Return only the stretch of the material below that begins with the line containing "localparam int unsigned REG_DATA" and ends with the line containing "rd_q + PW'(1);", exactly; both of those lines belong to it.

────────────────────────────────────────

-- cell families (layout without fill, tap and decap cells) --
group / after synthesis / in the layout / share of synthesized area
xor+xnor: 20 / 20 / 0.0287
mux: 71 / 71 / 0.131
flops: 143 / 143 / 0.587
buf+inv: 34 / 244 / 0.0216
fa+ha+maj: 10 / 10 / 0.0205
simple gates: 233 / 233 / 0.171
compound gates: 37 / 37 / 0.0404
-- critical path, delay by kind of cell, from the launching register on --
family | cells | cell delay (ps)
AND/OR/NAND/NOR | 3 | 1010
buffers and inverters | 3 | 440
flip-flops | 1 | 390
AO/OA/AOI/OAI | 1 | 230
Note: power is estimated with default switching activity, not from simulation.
===== src/rtl/fsmc_sdram_pkg.sv =====
// fsmc_sdram_bridge shared definitions.
// Register offsets, FSM states and STATUS bit positions.
package fsmc_sdram_pkg;

  localparam int unsigned REG_ADR_LOW  = 32'h00;
  localparam int unsigned REG_ADR_HIGH = 32'h02;
  localparam int unsigned REG_DATA     = 32'h04;
  localparam int unsigned REG_STATUS   = 32'h06;
  localparam int unsigned REG_CTRL     = 32'h08;

  localparam int ST_INIT = 0;
  localparam int ST_FULL = 1;
  localparam int ST_PFV  = 2;
  localparam int ST_OVF  = 3;
  localparam int ST_UNF  = 4;
  localparam int ST_CNT  = 8;

  typedef enum logic [2:0] {
    S_IDLE,
    S_WR_ISSUE,
    S_WR_WAIT,
    S_RD_ISSUE,
    S_RD_WAIT
  } state_e;

endpackage


===== src/rtl/fsmc_sdram_bridge_fifo.sv =====
// Posted-write queue for fsmc_sdram_bridge.
// First-word fall-through; a push is taken when full if a pop coincides.
module bridge_wr_fifo #(
  parameter int W     = 43,
  parameter int DEPTH = 8
) (
  input  logic                       clk,
  input  logic                       rst,
  input  logic                       push,
  input  logic [W-1:0]               wdata,
  input  logic                       pop,
  output logic [W-1:0]               rdata,
  output logic                       full,
  output logic                       empty,
  output logic [$clog2(DEPTH):0]     count
);

  localparam int PW = $clog2(DEPTH);

  logic [W-1:0]  mem_q [DEPTH];
  logic [PW-1:0] rd_q;
  logic [PW-1:0] wr_q;
  logic [PW:0]   cnt_q;
  logic          do_push;
  logic          do_pop;

  assign empty   = (cnt_q == '0);
  assign full    = (cnt_q == (PW+1)'(DEPTH));
  assign count   = cnt_q;
  assign rdata   = mem_q[rd_q];
  assign do_pop  = pop && !empty;
  assign do_push = push && (!full || do_pop);

  always_ff @(posedge clk) begin
    if (do_push) begin
      mem_q[wr_q] <= wdata;
    end
  end

  always_ff @(posedge clk) begin
    if (rst) begin
      rd_q  <= '0;
      wr_q  <= '0;
      cnt_q <= '0;
    end else begin
      if (do_push) wr_q <= wr_q + PW'(1);
      if (do_pop)  rd_q <= rd_q + PW'(1);
      cnt_q <= cnt_q + (PW+1)'(do_push)
                     - (PW+1)'(do_pop);
    end
  end

endmodule


===== src/rtl/fsmc_sdram_bridge.sv =====
// FSMC register bridge to sdram_controller: posted writes,
// one-word read prefetch, address auto-increment, status flags.
module fsmc_sdram_bridge
  import fsmc_sdram_pkg::*;
#(
  parameter int DW     = 16,
  parameter int AW     = 8,
  parameter int SAW    = 27,
  parameter int QDEPTH = 8
) (
  input  logic           clk,
  input  logic           rst,
  input  logic [AW-1:0]  fsmc_r_adr,
  input  logic           fsmc_do_read,
  output logic [DW-1:0]  fsmc_r_data,
  input  logic [AW-1:0]  fsmc_w_adr,
  input  logic           fsmc_do_write,
  input  logic [DW-1:0]  fsmc_w_data,
  input  logic           sdram_init_done,
  input  logic           sdram_busy,
  input  logic           sdram_data_valid,
  input  logic           sdram_write_done,
  input  logic [DW-1:0]  sdram_data_out,
  output logic           sdram_adv,
  output logic           sdram_rwn,
  output logic [SAW-1:0] sdram_i_addr,
  output logic [DW-1:0]  sdram_data_in
);

  localparam int CW = $clog2(QDEPTH) + 1;
  localparam int HW = SAW - 15;
  localparam int QW = SAW + DW;

  state_e         state_q, state_d;
  logic           adv_q, adv_d;
  logic           rwn_q, rwn_d;
  logic [SAW-1:0] addr_q, addr_d;
  logic [DW-1:0]  din_q, din_d;

  logic [SAW-1:0] adr_q, adr_d;
  logic           auto_q, auto_d;
  logic           pfv_q, pfv_d;
  logic [DW-1:0]  pfd_q, pfd_d;
  logic           pfr_q, pfr_d;
  logic           ovf_q, ovf_d;
  logic           unf_q, unf_d;
  logic           cxl_q, cxl_d;

  logic [QW-1:0]  q_head;
  logic           q_full, q_empty, q_pop;
  logic [CW-1:0]  q_count;

  logic wr_lo, wr_hi, wr_data, wr_ctrl, rd_data;
  logic cancel_ev, idle_ok, rd_go, busy;

  assign wr_lo   = fsmc_do_write && fsmc_w_adr == AW'(REG_ADR_LOW);
  assign wr_hi   = fsmc_do_write && fsmc_w_adr == AW'(REG_ADR_HIGH);
  assign wr_data = fsmc_do_write && fsmc_w_adr == AW'(REG_DATA);
  assign wr_ctrl = fsmc_do_write && fsmc_w_adr == AW'(REG_CTRL);
  assign rd_data = fsmc_do_read  && fsmc_r_adr == AW'(REG_DATA);

  assign cancel_ev = wr_lo || wr_hi || wr_data;
  assign idle_ok   = sdram_init_done && !sdram_busy;
  assign rd_go     = (state_q == S_IDLE) && (state_d == S_RD_ISSUE);
  assign busy      = !q_empty || (state_q != S_IDLE) || pfr_q;

  bridge_wr_fifo #(
    .W     (QW),
    .DEPTH (QDEPTH)
  ) u_fifo (
    .clk   (clk),
    .rst   (rst),
    .push  (wr_data),
    .wdata ({adr_q, fsmc_w_data}),
    .pop   (q_pop),
    .rdata (q_head),
    .full  (q_full),
    .empty (q_empty),
    .count (q_count)
  );

  always_ff @(posedge clk) begin
    if (rst) begin
      state_q <= S_IDLE;
      adv_q   <= 1'b0;
      rwn_q   <= 1'b0;
      addr_q  <= '0;
      din_q   <= '0;
    end else begin
      state_q <= state_d;
      adv_q   <= adv_d;
      rwn_q   <= rwn_d;
      addr_q  <= addr_d;
      din_q   <= din_d;
    end
  end

  // Queued writes always win so reads observe earlier posted data.
  always_comb begin
    state_d = state_q;
    unique case (state_q)
      S_IDLE: begin
        if (!q_empty && idle_ok)
          state_d = S_WR_ISSUE;
        else if (pfr_q && q_empty && idle_ok)
          state_d = S_RD_ISSUE;
      end
      S_WR_ISSUE: state_d = S_WR_WAIT;
      S_WR_WAIT:  if (sdram_write_done) state_d = S_IDLE;
      S_RD_ISSUE: state_d = S_RD_WAIT;
      S_RD_WAIT:  if (sdram_data_valid) state_d = S_IDLE;
      default:    state_d = S_IDLE;
    endcase
  end

  always_comb begin
    adv_d  = (state_d == S_WR_ISSUE) || (state_d == S_RD_ISSUE);
    rwn_d  = rwn_q;
    addr_d = addr_q;
    din_d  = din_q;
    q_pop  = (state_q == S_WR_ISSUE);
    if (state_q == S_IDLE && state_d == S_WR_ISSUE) begin
      rwn_d  = 1'b1;
      addr_d = q_head[QW-1:DW];
      din_d  = q_head[DW-1:0];
    end else if (rd_go) begin
      rwn_d  = 1'b0;
      addr_d = adr_q;
    end
  end

  always_ff @(posedge clk) begin
    if (rst) begin
      adr_q  <= '0;
      auto_q <= 1'b1;
      pfv_q  <= 1'b0;
      pfd_q  <= '0;
      pfr_q  <= 1'b0;
      ovf_q  <= 1'b0;
      unf_q  <= 1'b0;
      cxl_q  <= 1'b0;
    end else begin
      adr_q  <= adr_d;
      auto_q <= auto_d;
      pfv_q  <= pfv_d;
      pfd_q  <= pfd_d;
      pfr_q  <= pfr_d;
      ovf_q  <= ovf_d;
      unf_q  <= unf_d;
      cxl_q  <= cxl_d;
    end
  end

  always_comb begin
    adr_d  = adr_q;
    auto_d = auto_q;
    pfv_d  = pfv_q;
    pfd_d  = pfd_q;
    pfr_d  = pfr_q;
    ovf_d  = ovf_q;
    unf_d  = unf_q;
    if (state_q == S_RD_WAIT && sdram_data_valid
        && !cxl_q && !cancel_ev) begin
      pfv_d = 1'b1;
      pfd_d = sdram_data_out;
    end
    if (rd_go) pfr_d = 1'b0;
    if (rd_data) begin
      if (pfv_q) begin
        pfv_d = 1'b0;
        if (auto_q) begin
          adr_d = adr_q + SAW'(1);
          pfr_d = 1'b1;
        end
      end else begin
        unf_d = 1'b1;
      end
    end
    if (wr_lo) begin
      adr_d[14:0] = fsmc_w_data[15:1];
      pfr_d       = !fsmc_w_data[0];
      pfv_d       = 1'b0;
    end
    if (wr_hi) begin
      adr_d[SAW-1:15] = fsmc_w_data[HW-1:0];
      pfr_d           = 1'b0;
      pfv_d           = 1'b0;
    end
    if (wr_data) begin
      if (auto_q) adr_d = adr_q + SAW'(1);
      pfr_d = 1'b0;
      pfv_d = 1'b0;
      if (q_full && !q_pop) ovf_d = 1'b1;
    end
    if (wr_ctrl) begin
      auto_d = fsmc_w_data[0];
      if (fsmc_w_data[1]) begin
        ovf_d = 1'b0;
        unf_d = 1'b0;
      end
    end
  end

  // An in-flight read whose address was overridden must not land.
  always_comb begin
    cxl_d = 1'b0;
    if (state_d == S_RD_ISSUE || state_d == S_RD_WAIT)
      cxl_d = cxl_q || cancel_ev;
  end

  always_comb begin
    fsmc_r_data = '0;
    case (fsmc_r_adr)
      AW'(REG_ADR_LOW):  fsmc_r_data = DW'({adr_q[14:0], busy});
      AW'(REG_ADR_HIGH): fsmc_r_data = DW'(adr_q[SAW-1:15]);
      AW'(REG_DATA):     fsmc_r_data = pfd_q;
      AW'(REG_STATUS): begin
        fsmc_r_data[ST_INIT]     = sdram_init_done;
        fsmc_r_data[ST_FULL]     = q_full;
        fsmc_r_data[ST_PFV]      = pfv_q;
        fsmc_r_data[ST_OVF]      = ovf_q;
        fsmc_r_data[ST_UNF]      = unf_q;
        fsmc_r_data[ST_CNT +: 8] = 8'(q_count);
      end
      default: fsmc_r_data = '0;
    endcase
  end

  assign sdram_adv     = adv_q;
  assign sdram_rwn     = rwn_q;
  assign sdram_i_addr  = addr_q;
  assign sdram_data_in = din_q;

endmodule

────────────────────────────────────────

» **Solution to this problem**
  localparam int unsigned REG_DATA     = 32'h04;
  localparam int unsigned REG_STATUS   = 32'h06;
  localparam int unsigned REG_CTRL     = 32'h08;

  localparam int ST_INIT = 0;
  localparam int ST_FULL = 1;
  localparam int ST_PFV  = 2;
  localparam int ST_OVF  = 3;
  localparam int ST_UNF  = 4;
  localparam int ST_CNT  = 8;

  typedef enum logic [2:0] {
    S_IDLE,
    S_WR_ISSUE,
    S_WR_WAIT,
    S_RD_ISSUE,
    S_RD_WAIT
  } state_e;

endpackage


===== src/rtl/fsmc_sdram_bridge_fifo.sv =====
// Posted-write queue for fsmc_sdram_bridge.
// First-word fall-through; a push is taken when full if a pop coincides.
module bridge_wr_fifo #(
  parameter int W     = 43,
  parameter int DEPTH = 8
) (
  input  logic                       clk,
  input  logic                       rst,
  input  logic                       push,
  input  logic [W-1:0]               wdata,
  input  logic                       pop,
  output logic [W-1:0]               rdata,
  output logic                       full,
  output logic                       empty,
  output logic [$clog2(DEPTH):0]     count
);

  localparam int PW = $clog2(DEPTH);

  logic [W-1:0]  mem_q [DEPTH];
  logic [PW-1:0] rd_q;
  logic [PW-1:0] wr_q;
  logic [PW:0]   cnt_q;
  logic          do_push;
  logic          do_pop;

  assign empty   = (cnt_q == '0);
  assign full    = (cnt_q == (PW+1)'(DEPTH));
  assign count   = cnt_q;
  assign rdata   = mem_q[rd_q];
  assign do_pop  = pop && !empty;
  assign do_push = push && (!full || do_pop);

  always_ff @(posedge clk) begin
    if (do_push) begin
      mem_q[wr_q] <= wdata;
    end
  end

  always_ff @(posedge clk) begin
    if (rst) begin
      rd_q  <= '0;
      wr_q  <= '0;
      cnt_q <= '0;
    end else begin
      if (do_push) wr_q <= wr_q + PW'(1);
      if (do_pop)  rd_q <= rd_q + PW'(1);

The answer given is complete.